Passenger Wi-Fi on subway trains is a service provided primarily for wireless internet access for passengers on board subway trains.

Wi-Fi for subway passengers is a standard service provided in the majority of large cities worldwide. Wi-Fi in stations is present in the systems of Hong Kong, London, New York, Moscow, St. Petersburg, Riyadh, Singapore, Tokyo, and Toronto. Delivering high-speed Wi-Fi on underground trains is more complex and requires two radio networks: one which delivers the signal to tunnels and trains (a Trackside Network or TSN), and a Wi-Fi network on board the trains to enable passenger connectivity. Wi-Fi connectivity currently operates on underground trains in Moscow and St. Petersburg in Russia; Seoul in South Korea; Delhi's Airport Express in India; and Guangzhou, Shenzhen, Wuhan, and Shanghai in China.

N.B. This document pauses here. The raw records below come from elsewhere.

`config.mk`:
```
export PLATFORM = sky130hd
export DESIGN_NAME = axi_txn_scheduler
export DESIGN_NICKNAME = d
export VERILOG_FILES = /design/src/rtl/axi_txn_pkg.sv /design/src/rtl/rr_arbiter.sv /design/src/rtl/axi_txn_scheduler.sv
export SDC_FILE = /design/constraint.sdc
export NUM_CORES = 1
export LEC_CHECK = 0
export CORE_ASPECT_RATIO = 1.25
export CORE_MARGIN = 8
export CORE_UTILIZATION = 44
export CTS_CLUSTER_DIAMETER = 150
export DETAILED_ROUTE_END_ITERATION = 6
export PLACE_DENSITY = 0.88
export SLEW_MARGIN = 20
export SYNTH_ARGS = -nofsm -noshare
export SYNTH_HDL_FRONTEND = slang
export SYNTH_SLANG_ARGS = --single-unit
export TNS_END_PERCENT = 5
```
`constraint.sdc`:
```
create_clock -name ACLK -period 7.56 [get_ports ACLK]
set_input_delay 1.134 -clock ACLK [delete_from_list [all_inputs] [get_ports ACLK]]
set_output_delay 1.134 -clock ACLK [all_outputs]
set_load 0.05 [all_outputs]
```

The first known subway system to install onboard Wi-Fi was the Seoul Metro in 2009. The trackside network was based on WiMAX or WiBro (IEEE 802.16m). Trains were connected to the TSN at a speed of about 30 Mbit/s and the Wi-Fi service was provided only to Korean Telecom (KT) subscribers over a private Wi-Fi network. Later, in 2017, it was announced that the network would be renovated to deliver high-speed Wi-Fi to the general public. High-speed free public onboard Wi-Fi was first introduced by MaximaTelecom in the Moscow Metro in 2013. By the end of 2014, all 12 metro lines were equipped with a 5 GHz TSN delivering up to 150 Mbit/s per train with an average of 80 Mbit/s. The last known deployment was in Guangzhou in 2018, which reportedly features over 400 Mbit/s speed per train.

The fastest onboard network in the world was built in the St. Petersburg metro. It features up to 500 Mbit/s speed per train and was built by MaximaTelecom at the end of 2017.

==Available technologies==
Wi-Fi on subway trains is typically based on cellular (WiMAX, 3G or LTE) radio networks or private trackside networks in the 5 GHz band. Among these two alternatives, LTE and 5 GHz TSN are the only technologies used in contemporary installations.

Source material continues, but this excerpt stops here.